Requirement: Search the records below for the string "Largest", and report each line that contains it.

--- START ---

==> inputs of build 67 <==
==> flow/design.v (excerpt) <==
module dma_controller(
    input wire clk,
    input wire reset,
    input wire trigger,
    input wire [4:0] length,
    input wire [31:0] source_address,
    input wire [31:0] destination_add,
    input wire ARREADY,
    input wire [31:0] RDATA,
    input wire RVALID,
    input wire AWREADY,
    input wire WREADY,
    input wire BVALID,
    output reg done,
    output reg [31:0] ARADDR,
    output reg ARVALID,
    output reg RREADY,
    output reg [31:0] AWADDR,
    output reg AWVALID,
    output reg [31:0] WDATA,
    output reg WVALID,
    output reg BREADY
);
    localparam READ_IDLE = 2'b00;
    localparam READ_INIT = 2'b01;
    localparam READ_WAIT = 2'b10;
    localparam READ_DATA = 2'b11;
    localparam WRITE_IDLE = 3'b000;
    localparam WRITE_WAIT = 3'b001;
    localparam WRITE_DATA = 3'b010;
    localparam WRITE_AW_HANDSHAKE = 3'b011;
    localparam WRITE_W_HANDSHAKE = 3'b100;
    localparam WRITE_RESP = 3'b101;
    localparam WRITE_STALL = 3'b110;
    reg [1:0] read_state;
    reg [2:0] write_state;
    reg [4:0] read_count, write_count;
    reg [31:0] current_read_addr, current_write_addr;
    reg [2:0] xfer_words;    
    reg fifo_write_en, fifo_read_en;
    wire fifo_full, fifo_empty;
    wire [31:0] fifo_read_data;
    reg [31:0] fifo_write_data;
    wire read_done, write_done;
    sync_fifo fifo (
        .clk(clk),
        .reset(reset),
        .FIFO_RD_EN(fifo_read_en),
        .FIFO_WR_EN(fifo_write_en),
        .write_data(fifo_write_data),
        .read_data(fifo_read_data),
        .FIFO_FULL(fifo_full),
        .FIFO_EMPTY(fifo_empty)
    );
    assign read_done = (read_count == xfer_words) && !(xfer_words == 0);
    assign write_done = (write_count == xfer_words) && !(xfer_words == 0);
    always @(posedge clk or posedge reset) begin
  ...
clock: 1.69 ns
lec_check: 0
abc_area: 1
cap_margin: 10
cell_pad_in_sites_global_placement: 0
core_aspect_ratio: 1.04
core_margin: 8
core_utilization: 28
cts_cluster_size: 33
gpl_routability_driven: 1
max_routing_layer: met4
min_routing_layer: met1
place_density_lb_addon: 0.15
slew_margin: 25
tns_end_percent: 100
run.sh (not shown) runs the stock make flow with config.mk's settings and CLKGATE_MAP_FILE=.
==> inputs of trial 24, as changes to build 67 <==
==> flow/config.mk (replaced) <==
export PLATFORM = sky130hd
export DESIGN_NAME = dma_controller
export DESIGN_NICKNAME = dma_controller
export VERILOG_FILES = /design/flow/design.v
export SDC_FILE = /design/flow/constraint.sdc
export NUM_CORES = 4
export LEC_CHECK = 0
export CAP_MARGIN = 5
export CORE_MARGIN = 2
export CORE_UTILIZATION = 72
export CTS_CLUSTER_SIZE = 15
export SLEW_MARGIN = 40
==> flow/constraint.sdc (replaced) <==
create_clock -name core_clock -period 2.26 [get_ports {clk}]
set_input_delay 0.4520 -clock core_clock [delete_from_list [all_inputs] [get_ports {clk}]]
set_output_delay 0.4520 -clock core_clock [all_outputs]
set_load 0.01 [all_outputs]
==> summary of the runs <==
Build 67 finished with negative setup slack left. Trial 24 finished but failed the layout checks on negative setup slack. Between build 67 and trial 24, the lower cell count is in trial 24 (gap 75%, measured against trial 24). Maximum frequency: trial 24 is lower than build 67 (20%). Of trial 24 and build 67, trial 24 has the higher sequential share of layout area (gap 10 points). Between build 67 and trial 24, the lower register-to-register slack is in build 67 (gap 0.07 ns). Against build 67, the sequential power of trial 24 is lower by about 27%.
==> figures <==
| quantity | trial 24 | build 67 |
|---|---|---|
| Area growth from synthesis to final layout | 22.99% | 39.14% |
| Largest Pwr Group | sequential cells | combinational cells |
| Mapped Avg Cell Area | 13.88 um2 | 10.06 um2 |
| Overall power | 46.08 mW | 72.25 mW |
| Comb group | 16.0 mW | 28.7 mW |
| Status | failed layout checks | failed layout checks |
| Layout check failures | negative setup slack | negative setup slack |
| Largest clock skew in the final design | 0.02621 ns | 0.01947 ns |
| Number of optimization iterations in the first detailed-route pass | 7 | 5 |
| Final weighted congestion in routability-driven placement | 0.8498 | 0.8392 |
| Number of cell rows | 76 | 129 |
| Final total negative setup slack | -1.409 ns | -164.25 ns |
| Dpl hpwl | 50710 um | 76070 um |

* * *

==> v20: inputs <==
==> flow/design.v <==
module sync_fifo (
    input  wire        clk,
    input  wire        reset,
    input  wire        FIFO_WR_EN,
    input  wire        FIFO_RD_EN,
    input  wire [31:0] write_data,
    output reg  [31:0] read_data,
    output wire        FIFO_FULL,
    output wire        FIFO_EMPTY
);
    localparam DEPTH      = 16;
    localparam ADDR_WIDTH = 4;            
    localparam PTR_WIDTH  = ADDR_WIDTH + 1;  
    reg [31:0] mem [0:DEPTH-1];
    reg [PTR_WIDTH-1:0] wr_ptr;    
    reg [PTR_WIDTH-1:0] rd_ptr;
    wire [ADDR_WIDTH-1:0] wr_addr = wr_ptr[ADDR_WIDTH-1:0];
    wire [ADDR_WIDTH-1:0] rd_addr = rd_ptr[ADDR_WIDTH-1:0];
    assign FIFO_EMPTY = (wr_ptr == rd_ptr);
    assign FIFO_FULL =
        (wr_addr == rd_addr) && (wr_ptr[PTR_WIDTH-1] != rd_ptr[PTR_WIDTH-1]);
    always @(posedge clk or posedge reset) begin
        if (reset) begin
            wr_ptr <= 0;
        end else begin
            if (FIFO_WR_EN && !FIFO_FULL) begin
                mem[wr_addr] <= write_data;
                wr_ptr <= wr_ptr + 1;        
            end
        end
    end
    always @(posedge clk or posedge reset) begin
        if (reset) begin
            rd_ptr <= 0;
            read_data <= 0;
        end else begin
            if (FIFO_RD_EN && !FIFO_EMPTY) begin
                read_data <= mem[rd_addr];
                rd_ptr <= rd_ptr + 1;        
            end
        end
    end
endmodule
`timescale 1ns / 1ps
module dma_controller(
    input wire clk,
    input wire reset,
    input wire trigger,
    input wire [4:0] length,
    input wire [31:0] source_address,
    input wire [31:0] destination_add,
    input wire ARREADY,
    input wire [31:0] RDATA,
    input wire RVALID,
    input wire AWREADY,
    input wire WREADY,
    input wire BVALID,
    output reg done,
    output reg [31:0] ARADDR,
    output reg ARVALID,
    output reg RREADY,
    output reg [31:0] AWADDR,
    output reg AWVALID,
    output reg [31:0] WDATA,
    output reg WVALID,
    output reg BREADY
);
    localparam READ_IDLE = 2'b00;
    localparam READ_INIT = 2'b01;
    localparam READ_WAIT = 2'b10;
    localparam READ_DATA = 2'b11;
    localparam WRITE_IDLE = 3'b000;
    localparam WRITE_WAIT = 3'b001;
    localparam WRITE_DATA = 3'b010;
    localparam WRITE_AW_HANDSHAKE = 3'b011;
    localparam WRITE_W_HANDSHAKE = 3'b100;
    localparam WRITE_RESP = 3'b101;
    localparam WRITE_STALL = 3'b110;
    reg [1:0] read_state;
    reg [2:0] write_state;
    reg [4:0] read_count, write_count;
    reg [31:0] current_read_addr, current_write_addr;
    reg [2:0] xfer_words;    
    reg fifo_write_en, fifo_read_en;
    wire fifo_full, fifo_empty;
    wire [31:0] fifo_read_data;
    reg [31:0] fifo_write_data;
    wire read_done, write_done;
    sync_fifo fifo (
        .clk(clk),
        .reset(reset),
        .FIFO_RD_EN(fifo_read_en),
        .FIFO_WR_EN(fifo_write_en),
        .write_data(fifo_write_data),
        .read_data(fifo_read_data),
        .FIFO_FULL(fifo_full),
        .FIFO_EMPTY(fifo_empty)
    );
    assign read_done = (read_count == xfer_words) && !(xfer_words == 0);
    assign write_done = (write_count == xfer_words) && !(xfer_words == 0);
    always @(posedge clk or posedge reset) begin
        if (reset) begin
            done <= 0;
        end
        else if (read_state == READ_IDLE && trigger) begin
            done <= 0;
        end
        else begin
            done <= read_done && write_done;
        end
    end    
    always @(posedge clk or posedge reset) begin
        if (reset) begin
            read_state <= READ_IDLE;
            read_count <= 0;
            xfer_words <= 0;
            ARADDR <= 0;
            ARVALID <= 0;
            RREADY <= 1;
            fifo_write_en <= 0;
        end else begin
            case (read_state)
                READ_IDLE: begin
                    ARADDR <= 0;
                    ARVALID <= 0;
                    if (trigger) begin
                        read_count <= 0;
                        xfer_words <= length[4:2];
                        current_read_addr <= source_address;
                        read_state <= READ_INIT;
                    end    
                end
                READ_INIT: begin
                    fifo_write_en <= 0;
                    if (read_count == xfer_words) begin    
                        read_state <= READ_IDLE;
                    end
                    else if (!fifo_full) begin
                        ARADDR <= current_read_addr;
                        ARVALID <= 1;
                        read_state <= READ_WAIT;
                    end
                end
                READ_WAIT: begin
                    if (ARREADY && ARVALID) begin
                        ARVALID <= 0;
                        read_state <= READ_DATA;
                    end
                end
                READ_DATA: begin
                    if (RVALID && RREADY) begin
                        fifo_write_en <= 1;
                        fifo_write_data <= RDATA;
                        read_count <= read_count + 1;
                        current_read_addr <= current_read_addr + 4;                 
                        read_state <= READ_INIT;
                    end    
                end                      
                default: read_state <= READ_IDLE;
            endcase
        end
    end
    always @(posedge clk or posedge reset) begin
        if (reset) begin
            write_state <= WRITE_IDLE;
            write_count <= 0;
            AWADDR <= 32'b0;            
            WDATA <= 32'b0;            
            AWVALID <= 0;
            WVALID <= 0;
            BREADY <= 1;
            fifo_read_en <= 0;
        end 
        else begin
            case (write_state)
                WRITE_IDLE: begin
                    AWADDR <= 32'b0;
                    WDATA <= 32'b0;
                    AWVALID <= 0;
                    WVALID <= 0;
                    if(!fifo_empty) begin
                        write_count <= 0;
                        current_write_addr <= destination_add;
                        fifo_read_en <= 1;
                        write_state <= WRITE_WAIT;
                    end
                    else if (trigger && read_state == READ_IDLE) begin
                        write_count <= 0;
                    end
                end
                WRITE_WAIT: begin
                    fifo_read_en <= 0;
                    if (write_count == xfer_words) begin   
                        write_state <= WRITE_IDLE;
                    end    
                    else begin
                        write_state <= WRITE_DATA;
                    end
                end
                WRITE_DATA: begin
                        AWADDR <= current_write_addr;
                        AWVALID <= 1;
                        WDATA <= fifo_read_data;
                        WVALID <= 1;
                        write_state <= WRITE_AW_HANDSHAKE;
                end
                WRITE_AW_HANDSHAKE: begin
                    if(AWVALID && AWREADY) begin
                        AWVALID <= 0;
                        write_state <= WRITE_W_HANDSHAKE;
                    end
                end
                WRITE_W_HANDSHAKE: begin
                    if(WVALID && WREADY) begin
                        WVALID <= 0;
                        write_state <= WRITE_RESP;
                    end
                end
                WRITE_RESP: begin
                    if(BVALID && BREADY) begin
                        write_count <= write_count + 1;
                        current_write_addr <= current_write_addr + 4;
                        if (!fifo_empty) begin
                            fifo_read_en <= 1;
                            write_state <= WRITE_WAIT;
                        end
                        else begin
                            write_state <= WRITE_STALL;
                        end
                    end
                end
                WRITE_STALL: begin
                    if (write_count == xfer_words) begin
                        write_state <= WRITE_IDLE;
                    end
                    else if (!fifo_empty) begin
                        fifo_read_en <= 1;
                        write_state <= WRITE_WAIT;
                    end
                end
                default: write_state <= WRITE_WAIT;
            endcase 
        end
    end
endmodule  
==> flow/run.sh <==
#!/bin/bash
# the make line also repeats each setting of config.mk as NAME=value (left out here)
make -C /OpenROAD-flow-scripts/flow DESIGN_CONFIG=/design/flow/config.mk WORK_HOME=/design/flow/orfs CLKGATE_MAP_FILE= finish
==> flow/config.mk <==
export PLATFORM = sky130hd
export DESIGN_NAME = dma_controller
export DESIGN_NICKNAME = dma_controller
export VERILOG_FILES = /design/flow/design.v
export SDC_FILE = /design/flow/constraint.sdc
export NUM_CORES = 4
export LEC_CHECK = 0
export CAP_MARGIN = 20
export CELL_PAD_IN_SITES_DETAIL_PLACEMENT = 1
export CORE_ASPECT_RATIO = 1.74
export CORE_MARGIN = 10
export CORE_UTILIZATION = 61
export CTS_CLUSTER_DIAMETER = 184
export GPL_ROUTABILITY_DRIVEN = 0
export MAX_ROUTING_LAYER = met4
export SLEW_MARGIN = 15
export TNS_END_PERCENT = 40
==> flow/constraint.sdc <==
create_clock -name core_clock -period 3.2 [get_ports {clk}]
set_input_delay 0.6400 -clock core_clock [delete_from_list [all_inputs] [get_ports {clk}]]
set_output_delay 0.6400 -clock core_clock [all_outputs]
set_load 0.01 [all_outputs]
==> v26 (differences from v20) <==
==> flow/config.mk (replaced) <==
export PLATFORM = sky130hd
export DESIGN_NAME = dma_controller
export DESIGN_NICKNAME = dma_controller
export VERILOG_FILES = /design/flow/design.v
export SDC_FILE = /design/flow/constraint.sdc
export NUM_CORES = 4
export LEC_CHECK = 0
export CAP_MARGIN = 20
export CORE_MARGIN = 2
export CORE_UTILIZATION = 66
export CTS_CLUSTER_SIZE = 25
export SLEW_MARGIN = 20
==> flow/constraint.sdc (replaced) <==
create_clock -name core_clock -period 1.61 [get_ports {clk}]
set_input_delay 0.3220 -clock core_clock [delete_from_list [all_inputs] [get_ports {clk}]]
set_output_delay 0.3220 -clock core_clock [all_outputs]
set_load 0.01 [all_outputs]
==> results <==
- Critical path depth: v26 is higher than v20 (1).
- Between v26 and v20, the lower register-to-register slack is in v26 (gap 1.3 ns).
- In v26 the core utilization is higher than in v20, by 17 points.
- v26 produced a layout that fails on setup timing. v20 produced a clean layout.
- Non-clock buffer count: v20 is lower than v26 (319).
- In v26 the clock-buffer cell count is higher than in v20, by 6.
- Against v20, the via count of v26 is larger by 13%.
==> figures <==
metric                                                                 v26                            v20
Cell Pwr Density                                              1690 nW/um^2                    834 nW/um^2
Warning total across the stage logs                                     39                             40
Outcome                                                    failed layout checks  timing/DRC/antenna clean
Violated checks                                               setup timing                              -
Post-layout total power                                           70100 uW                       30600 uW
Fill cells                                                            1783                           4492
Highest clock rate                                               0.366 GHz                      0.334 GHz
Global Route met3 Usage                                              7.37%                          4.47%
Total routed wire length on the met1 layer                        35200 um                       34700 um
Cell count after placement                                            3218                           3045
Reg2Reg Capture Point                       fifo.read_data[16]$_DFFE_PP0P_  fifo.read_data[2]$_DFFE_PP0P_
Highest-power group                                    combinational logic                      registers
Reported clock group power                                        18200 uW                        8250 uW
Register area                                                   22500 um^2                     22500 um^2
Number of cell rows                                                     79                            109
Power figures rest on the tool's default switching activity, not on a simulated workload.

--- END ---

Response below:
| Largest Pwr Group | sequential cells | combinational cells |
| Largest clock skew in the final design | 0.02621 ns | 0.01947 ns |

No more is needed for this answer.